Stored data

`src/rtl/seg7_scan_ctrl.sv`:
```
// Scan controller for a 4-digit common-anode 7-segment display.
// A frame posted over valid/ready is held pending and swapped in only at a frame boundary.
module seg7_scan_ctrl #(
  parameter int CLK_DIV   = 50000,
  parameter int BLANK_CYC = 500
) (
  input  logic        clk,
  input  logic        rst,
  input  logic        wr_valid,
  output logic        wr_ready,
  input  logic [15:0] wr_data,
  input  logic [3:0]  wr_dp,
  input  logic [3:0]  wr_blank,
  output logic [6:0]  seg,
  output logic        dp,
  output logic [3:0]  an,
  output logic        frame_done
);

  localparam int CNT_W = $clog2(CLK_DIV);
  localparam logic [CNT_W-1:0] CNT_MAX  = CNT_W'(CLK_DIV - 1);
  localparam logic [CNT_W-1:0] BLANK_LD = CNT_W'(BLANK_CYC);

  logic [CNT_W-1:0] cnt_q, cnt_d;
  logic [CNT_W-1:0] blank_cnt_q, blank_cnt_d;
  logic [1:0]       idx_q, idx_d;
  logic [15:0]      act_data_q, act_data_d;
  logic [3:0]       act_dp_q, act_dp_d;
  logic [3:0]       act_blank_q, act_blank_d;
  logic [15:0]      pend_data_q, pend_data_d;
  logic [3:0]       pend_dp_q, pend_dp_d;
  logic [3:0]       pend_blank_q, pend_blank_d;
  logic             pending_q, pending_d;
  logic [3:0]       an_q, an_d;
  logic [6:0]       seg_q, seg_d;
  logic             dp_q, dp_d;
  logic             frame_done_q, frame_done_d;

  logic       tick;
  logic       boundary;
  logic       xfer;
  logic [3:0] nibble;
  logic [3:0] digit_sel;

  function automatic logic [6:0] hex7(input logic [3:0] n);
    case (n)
      4'h0: hex7 = 7'b0000001;
      4'h1: hex7 = 7'b1001111;
      4'h2: hex7 = 7'b0010010;
      4'h3: hex7 = 7'b0000110;
      4'h4: hex7 = 7'b1001100;
      4'h5: hex7 = 7'b0100100;
      4'h6: hex7 = 7'b0100000;
      4'h7: hex7 = 7'b0001111;
      4'h8: hex7 = 7'b0000000;
      4'h9: hex7 = 7'b0000100;
      4'hA: hex7 = 7'b0001000;
      4'hB: hex7 = 7'b1100000;
      4'hC: hex7 = 7'b0110001;
      4'hD: hex7 = 7'b1000010;
      4'hE: hex7 = 7'b0110000;
      default: hex7 = 7'b0111000;
    endcase
  endfunction

  // One-hot digit select; the anode pattern is its inverse, so it can never have two lows.
  for (genvar gi = 0; gi < 4; gi++) begin : g_sel
    assign digit_sel[gi] = (idx_q == 2'(gi));
  end

  assign tick     = (cnt_q == CNT_MAX);
  assign boundary = tick && (idx_q == 2'd3);
  assign xfer     = wr_valid && !pending_q;
  assign nibble   = act_data_q[{idx_q, 2'b00} +: 4];

  always_comb begin
    cnt_d        = cnt_q + 1'b1;
    idx_d        = idx_q;
    blank_cnt_d  = blank_cnt_q;
    act_data_d   = act_data_q;
    act_dp_d     = act_dp_q;
    act_blank_d  = act_blank_q;
    pend_data_d  = pend_data_q;
    pend_dp_d    = pend_dp_q;
    pend_blank_d = pend_blank_q;
    pending_d    = pending_q;
    frame_done_d = boundary;

    if (tick) begin
      cnt_d       = '0;
      idx_d       = idx_q + 2'd1;
      blank_cnt_d = BLANK_LD;
    end else if (blank_cnt_q != '0) begin
      blank_cnt_d = blank_cnt_q - 1'b1;
    end

    // Commit uses the pending flag from before this edge, so a same-cycle write waits a frame.
    if (boundary && pending_q) begin
      act_data_d  = pend_data_q;
      act_dp_d    = pend_dp_q;
      act_blank_d = pend_blank_q;
      pending_d   = 1'b0;
    end

    if (xfer) begin
      pend_data_d  = wr_data;
      pend_dp_d    = wr_dp;
      pend_blank_d = wr_blank;
      pending_d    = 1'b1;
    end
  end

  always_comb begin
    an_d  = 4'b1111;
    seg_d = 7'b1111111;
    dp_d  = 1'b1;
    if (!tick && blank_cnt_q == '0 && !act_blank_q[idx_q]) begin
      an_d  = ~digit_sel;
      seg_d = hex7(nibble);
      dp_d  = ~act_dp_q[idx_q];
    end
  end

  always_ff @(posedge clk) begin
    if (rst) begin
      cnt_q        <= '0;
      idx_q        <= 2'd0;
      blank_cnt_q  <= '0;
      act_data_q   <= 16'h0000;
      act_dp_q     <= 4'b0000;
      act_blank_q  <= 4'b1111;
      pend_data_q  <= 16'h0000;
      pend_dp_q    <= 4'b0000;
      pend_blank_q <= 4'b0000;
      pending_q    <= 1'b0;
      an_q         <= 4'b1111;
      seg_q        <= 7'b1111111;
      dp_q         <= 1'b1;
      frame_done_q <= 1'b0;
    end else begin
      cnt_q        <= cnt_d;
      idx_q        <= idx_d;
      blank_cnt_q  <= blank_cnt_d;
      act_data_q   <= act_data_d;
      act_dp_q     <= act_dp_d;
      act_blank_q  <= act_blank_d;
      pend_data_q  <= pend_data_d;
      pend_dp_q    <= pend_dp_d;
      pend_blank_q <= pend_blank_d;
      pending_q    <= pending_d;
      an_q         <= an_d;
      seg_q        <= seg_d;
      dp_q         <= dp_d;
      frame_done_q <= frame_done_d;
    end
  end

  assign wr_ready   = !pending_q;
  assign an         = an_q;
  assign seg        = seg_q;
  assign dp         = dp_q;
  assign frame_done = frame_done_q;

endmodule

```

» What this task involves: Wherever a line of the data holds "xfer", copy that line.

» Solution to the problem:
  logic       xfer;
  assign xfer     = wr_valid && !pending_q;
    if (xfer) begin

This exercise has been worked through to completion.